*Instructions to follow*: In the listing below, find each line holding "default" and copy it.
☆ ☆ ☆ ☆ ☆ ☆ ☆
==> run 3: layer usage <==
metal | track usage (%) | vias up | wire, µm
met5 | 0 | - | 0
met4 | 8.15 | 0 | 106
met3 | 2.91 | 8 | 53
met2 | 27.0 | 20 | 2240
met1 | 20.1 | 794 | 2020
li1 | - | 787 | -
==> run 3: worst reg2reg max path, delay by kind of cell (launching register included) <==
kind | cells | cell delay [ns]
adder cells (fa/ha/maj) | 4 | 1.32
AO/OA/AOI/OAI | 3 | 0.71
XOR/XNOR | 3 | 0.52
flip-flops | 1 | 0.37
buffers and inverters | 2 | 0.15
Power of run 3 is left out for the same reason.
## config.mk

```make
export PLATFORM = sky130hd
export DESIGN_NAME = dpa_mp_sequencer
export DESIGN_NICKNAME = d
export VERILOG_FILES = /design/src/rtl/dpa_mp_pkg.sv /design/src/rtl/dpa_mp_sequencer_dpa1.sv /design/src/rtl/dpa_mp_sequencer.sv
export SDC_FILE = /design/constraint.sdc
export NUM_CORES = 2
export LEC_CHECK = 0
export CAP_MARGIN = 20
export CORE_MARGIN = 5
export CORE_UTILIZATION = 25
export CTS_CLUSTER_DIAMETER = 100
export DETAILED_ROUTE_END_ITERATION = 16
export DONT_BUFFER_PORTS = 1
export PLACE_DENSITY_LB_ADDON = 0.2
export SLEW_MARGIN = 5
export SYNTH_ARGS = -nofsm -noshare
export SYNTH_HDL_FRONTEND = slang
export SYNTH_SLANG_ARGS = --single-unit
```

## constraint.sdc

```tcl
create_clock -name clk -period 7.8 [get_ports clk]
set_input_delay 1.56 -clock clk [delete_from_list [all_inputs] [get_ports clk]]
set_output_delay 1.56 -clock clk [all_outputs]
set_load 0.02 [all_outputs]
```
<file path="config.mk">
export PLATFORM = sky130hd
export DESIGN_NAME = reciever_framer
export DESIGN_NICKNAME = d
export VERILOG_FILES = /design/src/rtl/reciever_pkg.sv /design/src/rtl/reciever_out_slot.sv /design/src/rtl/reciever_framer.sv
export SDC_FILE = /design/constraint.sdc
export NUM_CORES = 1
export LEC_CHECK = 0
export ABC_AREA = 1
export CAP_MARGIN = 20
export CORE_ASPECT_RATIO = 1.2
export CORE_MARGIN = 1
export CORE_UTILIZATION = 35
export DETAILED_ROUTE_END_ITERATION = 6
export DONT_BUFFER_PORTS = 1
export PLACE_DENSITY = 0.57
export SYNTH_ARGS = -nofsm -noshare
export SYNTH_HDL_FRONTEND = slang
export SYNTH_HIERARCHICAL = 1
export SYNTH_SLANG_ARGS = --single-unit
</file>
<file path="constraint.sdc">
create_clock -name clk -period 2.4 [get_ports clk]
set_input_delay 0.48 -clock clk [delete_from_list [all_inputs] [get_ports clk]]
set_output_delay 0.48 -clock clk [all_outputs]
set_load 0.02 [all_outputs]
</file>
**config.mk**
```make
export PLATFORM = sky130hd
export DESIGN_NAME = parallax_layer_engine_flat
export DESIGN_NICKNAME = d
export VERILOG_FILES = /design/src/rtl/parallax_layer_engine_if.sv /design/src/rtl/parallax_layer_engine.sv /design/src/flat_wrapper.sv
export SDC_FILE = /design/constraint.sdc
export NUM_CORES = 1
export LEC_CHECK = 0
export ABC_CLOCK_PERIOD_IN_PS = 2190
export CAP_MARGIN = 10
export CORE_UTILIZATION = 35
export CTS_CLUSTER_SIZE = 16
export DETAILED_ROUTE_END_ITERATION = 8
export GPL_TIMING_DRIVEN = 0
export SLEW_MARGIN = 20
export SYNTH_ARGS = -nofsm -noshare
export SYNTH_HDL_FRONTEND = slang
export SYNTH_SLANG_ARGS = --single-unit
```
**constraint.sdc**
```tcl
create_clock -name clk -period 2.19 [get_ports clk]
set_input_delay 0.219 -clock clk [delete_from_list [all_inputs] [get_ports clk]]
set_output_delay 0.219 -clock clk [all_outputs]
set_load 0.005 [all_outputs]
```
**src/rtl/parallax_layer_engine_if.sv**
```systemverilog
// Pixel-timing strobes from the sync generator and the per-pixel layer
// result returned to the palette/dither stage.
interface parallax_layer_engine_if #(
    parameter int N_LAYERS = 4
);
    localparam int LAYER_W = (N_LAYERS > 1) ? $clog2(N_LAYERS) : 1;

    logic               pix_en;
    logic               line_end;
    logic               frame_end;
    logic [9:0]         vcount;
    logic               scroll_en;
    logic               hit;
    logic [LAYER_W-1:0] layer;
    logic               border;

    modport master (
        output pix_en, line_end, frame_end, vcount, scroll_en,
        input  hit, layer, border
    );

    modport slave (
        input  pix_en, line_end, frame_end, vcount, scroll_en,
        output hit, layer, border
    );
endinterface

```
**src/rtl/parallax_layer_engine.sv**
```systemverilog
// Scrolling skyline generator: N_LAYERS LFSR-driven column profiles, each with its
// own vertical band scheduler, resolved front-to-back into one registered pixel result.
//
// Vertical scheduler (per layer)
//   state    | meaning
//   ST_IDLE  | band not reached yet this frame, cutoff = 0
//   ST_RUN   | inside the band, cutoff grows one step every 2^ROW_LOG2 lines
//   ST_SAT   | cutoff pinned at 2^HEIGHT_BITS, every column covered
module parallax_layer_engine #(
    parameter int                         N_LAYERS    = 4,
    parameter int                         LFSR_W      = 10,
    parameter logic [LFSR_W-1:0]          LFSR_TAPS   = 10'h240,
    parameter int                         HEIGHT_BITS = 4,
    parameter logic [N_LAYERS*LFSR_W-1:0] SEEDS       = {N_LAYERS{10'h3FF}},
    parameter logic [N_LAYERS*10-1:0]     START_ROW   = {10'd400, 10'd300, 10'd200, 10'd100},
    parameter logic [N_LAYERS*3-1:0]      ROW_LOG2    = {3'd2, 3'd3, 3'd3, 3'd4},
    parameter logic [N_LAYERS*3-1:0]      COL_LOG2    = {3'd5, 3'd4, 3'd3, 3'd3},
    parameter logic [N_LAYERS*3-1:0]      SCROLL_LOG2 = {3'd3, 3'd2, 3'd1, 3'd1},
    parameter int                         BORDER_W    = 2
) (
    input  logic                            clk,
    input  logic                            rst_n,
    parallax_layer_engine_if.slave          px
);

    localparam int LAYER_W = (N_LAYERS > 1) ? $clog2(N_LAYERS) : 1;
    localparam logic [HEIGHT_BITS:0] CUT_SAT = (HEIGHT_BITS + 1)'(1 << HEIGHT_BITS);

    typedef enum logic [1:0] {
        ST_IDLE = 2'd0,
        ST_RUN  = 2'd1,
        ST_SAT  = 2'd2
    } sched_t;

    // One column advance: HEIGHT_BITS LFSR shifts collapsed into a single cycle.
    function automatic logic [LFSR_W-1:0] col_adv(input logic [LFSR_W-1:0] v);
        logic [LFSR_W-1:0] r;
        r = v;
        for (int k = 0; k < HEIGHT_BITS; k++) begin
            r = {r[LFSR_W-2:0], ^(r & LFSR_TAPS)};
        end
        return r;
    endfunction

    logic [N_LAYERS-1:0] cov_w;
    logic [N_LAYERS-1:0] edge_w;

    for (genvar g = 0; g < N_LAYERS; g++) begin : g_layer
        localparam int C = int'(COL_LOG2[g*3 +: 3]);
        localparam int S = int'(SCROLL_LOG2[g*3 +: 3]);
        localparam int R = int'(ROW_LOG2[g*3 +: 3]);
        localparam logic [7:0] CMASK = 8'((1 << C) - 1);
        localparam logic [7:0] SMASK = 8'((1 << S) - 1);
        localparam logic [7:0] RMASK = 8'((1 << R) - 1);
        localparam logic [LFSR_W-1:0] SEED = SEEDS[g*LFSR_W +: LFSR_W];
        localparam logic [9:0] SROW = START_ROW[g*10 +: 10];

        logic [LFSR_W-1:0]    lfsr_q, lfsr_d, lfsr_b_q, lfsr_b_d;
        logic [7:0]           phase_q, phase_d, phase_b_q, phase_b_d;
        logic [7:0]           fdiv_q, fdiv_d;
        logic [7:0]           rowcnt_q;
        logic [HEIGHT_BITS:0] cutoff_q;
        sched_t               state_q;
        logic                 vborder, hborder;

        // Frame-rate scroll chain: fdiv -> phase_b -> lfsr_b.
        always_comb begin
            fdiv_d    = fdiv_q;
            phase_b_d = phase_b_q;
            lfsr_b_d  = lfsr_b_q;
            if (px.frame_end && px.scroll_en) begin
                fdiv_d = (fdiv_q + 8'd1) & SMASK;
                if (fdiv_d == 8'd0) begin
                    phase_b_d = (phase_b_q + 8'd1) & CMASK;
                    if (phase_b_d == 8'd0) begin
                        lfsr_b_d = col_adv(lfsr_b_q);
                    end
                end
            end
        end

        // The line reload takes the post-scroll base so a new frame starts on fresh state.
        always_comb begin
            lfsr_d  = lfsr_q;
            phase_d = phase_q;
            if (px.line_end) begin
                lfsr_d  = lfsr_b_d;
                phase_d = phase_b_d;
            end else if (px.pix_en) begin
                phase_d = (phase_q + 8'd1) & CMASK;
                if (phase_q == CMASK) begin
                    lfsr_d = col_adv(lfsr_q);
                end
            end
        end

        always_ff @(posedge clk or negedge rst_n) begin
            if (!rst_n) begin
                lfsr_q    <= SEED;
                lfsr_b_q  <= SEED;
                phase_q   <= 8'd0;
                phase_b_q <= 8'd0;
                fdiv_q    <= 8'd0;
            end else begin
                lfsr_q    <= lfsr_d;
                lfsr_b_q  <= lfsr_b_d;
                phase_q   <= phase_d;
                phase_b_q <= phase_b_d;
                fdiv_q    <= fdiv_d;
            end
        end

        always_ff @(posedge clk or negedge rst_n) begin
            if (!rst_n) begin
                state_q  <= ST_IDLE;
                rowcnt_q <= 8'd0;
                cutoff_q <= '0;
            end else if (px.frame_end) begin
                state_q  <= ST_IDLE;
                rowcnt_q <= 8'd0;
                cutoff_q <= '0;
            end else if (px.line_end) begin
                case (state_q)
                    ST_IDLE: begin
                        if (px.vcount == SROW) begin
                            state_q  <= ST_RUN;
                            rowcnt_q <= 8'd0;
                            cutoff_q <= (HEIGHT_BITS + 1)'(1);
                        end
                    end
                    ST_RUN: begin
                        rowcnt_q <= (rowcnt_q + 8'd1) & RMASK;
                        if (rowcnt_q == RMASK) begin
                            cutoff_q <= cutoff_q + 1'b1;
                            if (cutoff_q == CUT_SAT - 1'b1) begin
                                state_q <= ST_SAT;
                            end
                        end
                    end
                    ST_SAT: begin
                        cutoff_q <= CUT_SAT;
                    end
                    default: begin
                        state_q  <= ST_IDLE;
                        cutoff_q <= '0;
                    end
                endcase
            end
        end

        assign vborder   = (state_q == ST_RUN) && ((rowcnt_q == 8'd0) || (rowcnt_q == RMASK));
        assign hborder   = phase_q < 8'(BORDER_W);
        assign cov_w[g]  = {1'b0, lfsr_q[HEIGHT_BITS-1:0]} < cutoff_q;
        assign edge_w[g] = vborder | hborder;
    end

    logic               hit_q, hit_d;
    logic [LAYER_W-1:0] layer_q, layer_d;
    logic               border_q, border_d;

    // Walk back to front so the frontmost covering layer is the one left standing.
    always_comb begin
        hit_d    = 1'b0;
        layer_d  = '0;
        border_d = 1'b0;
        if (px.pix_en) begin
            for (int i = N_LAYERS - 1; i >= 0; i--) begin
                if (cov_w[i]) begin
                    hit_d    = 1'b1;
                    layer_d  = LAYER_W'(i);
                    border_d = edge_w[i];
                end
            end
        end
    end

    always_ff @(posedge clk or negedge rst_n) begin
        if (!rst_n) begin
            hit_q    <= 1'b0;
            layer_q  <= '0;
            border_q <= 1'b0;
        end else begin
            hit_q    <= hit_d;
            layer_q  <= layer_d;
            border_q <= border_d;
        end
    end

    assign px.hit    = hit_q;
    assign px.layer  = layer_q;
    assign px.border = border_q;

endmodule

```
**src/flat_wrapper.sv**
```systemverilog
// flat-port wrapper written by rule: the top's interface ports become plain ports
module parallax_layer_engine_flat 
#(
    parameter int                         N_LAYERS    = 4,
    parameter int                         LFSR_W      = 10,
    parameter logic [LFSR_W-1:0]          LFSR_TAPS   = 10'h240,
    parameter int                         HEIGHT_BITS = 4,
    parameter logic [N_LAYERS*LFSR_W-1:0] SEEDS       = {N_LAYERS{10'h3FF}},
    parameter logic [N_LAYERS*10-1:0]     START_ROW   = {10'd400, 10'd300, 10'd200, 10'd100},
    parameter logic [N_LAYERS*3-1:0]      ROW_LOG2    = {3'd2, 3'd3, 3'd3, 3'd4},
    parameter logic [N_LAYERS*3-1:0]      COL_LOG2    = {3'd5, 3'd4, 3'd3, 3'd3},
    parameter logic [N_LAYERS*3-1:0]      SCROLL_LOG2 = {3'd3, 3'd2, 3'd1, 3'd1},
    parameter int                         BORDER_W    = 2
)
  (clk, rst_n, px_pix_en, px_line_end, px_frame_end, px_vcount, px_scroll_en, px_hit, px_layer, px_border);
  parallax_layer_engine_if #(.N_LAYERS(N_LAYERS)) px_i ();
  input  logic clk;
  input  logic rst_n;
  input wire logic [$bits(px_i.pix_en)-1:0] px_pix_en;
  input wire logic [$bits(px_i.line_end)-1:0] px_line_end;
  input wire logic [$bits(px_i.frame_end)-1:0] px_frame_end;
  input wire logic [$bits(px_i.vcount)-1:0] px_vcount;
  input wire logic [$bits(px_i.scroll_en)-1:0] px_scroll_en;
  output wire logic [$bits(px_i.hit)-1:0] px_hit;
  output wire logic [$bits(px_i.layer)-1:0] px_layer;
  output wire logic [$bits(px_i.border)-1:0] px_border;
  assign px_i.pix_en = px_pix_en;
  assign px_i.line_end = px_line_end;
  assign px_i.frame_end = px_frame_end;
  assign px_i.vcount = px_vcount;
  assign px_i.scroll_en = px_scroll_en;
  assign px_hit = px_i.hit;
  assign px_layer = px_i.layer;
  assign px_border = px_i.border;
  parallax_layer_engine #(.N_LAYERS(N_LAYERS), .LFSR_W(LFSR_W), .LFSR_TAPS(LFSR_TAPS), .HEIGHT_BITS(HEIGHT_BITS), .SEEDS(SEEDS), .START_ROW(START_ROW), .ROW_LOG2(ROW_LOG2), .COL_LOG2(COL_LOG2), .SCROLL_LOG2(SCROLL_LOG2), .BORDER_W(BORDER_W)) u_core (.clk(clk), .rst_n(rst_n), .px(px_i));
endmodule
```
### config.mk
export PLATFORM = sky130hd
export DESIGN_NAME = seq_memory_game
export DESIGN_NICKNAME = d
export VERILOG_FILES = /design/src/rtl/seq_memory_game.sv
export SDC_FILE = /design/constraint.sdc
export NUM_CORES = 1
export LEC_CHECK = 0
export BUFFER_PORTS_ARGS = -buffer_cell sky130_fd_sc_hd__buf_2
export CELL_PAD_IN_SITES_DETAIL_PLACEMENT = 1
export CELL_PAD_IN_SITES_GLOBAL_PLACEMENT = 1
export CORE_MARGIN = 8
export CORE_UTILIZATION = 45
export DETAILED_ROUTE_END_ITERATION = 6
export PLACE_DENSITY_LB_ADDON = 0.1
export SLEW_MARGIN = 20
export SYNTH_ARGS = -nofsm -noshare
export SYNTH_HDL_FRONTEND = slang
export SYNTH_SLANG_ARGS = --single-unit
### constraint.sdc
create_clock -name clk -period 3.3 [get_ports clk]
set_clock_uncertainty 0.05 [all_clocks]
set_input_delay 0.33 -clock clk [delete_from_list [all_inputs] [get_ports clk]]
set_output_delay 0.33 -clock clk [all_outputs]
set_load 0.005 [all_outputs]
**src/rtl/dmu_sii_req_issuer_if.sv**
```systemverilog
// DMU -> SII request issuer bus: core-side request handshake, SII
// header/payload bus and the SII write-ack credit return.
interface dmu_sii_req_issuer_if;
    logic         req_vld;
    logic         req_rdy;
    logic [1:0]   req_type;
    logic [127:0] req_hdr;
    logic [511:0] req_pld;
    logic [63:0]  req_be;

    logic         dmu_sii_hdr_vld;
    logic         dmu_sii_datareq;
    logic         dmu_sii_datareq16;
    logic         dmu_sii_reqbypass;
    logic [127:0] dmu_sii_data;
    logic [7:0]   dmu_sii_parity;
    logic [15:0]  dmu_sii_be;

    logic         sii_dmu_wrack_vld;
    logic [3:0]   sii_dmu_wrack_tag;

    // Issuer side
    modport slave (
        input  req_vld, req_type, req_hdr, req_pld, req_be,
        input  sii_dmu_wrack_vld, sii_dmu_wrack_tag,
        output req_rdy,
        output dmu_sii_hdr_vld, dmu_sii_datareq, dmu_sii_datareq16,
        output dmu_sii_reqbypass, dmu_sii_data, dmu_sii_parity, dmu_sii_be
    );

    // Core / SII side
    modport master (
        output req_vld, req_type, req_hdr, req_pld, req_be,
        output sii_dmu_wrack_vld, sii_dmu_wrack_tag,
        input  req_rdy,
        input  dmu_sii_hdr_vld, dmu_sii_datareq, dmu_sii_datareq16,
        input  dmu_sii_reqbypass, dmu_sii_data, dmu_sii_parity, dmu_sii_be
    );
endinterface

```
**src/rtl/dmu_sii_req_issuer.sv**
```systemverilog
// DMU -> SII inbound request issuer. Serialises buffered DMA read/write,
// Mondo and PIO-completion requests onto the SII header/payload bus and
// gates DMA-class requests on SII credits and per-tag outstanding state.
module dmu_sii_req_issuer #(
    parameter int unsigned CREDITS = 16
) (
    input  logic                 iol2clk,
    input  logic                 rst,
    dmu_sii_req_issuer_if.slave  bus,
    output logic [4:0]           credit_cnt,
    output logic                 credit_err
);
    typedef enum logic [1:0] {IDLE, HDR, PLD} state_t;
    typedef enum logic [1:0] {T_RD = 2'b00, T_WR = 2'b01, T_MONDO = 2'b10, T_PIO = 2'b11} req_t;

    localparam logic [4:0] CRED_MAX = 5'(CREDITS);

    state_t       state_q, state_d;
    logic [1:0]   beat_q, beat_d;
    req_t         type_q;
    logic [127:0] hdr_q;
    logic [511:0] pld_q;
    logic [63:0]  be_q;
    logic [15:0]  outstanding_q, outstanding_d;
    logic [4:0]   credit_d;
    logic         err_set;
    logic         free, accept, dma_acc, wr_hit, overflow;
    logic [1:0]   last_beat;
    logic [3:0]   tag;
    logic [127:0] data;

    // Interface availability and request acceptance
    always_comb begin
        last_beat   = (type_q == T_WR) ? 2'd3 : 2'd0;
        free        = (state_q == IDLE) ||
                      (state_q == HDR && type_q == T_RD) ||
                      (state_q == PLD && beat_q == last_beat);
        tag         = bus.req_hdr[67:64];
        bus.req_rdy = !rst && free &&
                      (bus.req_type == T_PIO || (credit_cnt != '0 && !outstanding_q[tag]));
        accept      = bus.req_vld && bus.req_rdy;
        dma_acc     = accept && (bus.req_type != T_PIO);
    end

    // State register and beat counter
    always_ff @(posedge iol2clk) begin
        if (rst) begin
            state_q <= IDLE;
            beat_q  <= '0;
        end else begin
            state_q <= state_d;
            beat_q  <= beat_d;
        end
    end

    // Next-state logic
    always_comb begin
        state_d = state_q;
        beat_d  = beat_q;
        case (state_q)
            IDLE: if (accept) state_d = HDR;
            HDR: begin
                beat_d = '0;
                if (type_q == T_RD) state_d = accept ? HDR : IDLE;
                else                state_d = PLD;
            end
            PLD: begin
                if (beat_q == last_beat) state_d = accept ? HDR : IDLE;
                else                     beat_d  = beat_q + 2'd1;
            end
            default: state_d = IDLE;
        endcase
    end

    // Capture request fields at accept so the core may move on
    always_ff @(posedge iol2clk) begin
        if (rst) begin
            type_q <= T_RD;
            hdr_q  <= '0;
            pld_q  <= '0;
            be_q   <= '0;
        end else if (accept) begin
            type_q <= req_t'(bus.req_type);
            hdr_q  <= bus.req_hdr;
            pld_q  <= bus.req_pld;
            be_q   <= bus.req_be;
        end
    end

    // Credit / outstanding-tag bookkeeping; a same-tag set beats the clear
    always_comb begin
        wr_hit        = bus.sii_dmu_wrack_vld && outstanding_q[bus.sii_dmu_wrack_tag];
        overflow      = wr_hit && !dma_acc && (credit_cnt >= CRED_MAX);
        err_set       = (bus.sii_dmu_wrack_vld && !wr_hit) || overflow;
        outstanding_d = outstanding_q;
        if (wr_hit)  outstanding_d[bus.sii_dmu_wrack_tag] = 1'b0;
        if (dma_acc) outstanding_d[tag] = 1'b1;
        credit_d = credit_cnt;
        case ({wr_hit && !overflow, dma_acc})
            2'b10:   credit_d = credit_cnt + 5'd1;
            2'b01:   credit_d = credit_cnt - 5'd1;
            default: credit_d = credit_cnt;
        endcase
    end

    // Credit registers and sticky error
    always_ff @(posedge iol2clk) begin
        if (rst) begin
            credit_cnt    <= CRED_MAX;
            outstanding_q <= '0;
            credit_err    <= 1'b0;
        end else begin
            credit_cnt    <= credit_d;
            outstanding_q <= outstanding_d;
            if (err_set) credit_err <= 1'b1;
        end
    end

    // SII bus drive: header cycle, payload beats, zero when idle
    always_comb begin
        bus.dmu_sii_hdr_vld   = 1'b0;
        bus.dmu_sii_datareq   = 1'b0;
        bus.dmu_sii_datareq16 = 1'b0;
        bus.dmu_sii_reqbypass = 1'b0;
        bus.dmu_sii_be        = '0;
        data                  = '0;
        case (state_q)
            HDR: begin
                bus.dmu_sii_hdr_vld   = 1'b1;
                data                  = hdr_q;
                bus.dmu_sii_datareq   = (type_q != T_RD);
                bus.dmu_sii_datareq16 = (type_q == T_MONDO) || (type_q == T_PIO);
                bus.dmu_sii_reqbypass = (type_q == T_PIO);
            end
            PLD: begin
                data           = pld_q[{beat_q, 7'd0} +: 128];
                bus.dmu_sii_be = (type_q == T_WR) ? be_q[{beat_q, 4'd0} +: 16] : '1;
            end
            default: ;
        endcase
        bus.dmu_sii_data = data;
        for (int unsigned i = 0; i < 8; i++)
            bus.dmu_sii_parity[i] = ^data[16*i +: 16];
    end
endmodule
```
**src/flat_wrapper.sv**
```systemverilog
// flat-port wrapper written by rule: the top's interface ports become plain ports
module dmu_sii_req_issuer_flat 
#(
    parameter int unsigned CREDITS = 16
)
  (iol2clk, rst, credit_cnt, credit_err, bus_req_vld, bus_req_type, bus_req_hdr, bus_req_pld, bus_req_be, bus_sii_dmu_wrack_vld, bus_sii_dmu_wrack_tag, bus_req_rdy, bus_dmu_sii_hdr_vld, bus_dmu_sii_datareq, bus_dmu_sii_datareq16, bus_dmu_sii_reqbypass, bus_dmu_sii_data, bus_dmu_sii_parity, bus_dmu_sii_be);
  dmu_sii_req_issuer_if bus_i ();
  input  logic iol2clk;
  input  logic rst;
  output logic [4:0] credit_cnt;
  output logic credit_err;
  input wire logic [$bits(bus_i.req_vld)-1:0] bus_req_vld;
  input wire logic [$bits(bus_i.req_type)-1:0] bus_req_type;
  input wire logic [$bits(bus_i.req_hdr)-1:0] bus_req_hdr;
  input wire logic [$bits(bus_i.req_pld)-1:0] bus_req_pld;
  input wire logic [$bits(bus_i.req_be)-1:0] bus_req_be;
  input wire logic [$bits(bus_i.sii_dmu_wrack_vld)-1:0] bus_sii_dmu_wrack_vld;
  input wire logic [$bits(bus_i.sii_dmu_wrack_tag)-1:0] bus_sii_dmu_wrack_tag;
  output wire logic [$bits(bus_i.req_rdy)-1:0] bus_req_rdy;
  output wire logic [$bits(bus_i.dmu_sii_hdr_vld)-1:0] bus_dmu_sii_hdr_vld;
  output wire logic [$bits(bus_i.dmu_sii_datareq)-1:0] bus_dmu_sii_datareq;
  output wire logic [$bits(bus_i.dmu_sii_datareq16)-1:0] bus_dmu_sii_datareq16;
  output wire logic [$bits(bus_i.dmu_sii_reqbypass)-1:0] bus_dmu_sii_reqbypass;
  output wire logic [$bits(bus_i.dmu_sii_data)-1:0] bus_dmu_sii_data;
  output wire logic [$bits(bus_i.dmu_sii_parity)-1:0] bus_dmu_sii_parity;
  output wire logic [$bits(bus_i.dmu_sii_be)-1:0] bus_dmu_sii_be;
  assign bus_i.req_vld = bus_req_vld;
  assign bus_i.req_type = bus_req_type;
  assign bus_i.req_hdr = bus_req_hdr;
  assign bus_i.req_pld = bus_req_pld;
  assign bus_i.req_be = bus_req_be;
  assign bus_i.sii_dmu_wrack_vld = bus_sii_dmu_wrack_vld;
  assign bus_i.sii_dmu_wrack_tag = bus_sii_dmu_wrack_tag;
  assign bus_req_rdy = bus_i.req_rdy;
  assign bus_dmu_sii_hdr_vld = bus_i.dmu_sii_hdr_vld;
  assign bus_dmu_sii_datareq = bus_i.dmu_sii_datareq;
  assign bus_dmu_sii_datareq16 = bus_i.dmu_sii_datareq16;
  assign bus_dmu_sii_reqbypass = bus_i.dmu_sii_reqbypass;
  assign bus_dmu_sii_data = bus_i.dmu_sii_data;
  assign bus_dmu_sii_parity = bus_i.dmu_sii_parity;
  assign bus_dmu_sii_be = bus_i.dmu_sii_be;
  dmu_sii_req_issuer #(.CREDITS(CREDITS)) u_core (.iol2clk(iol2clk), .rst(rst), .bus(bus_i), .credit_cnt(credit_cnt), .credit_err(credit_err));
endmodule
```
☆ ☆ ☆ ☆ ☆ ☆ ☆
*Solution to this problem*:
                    default: begin
            default: state_d = IDLE;
            default: credit_d = credit_cnt;
            default: ;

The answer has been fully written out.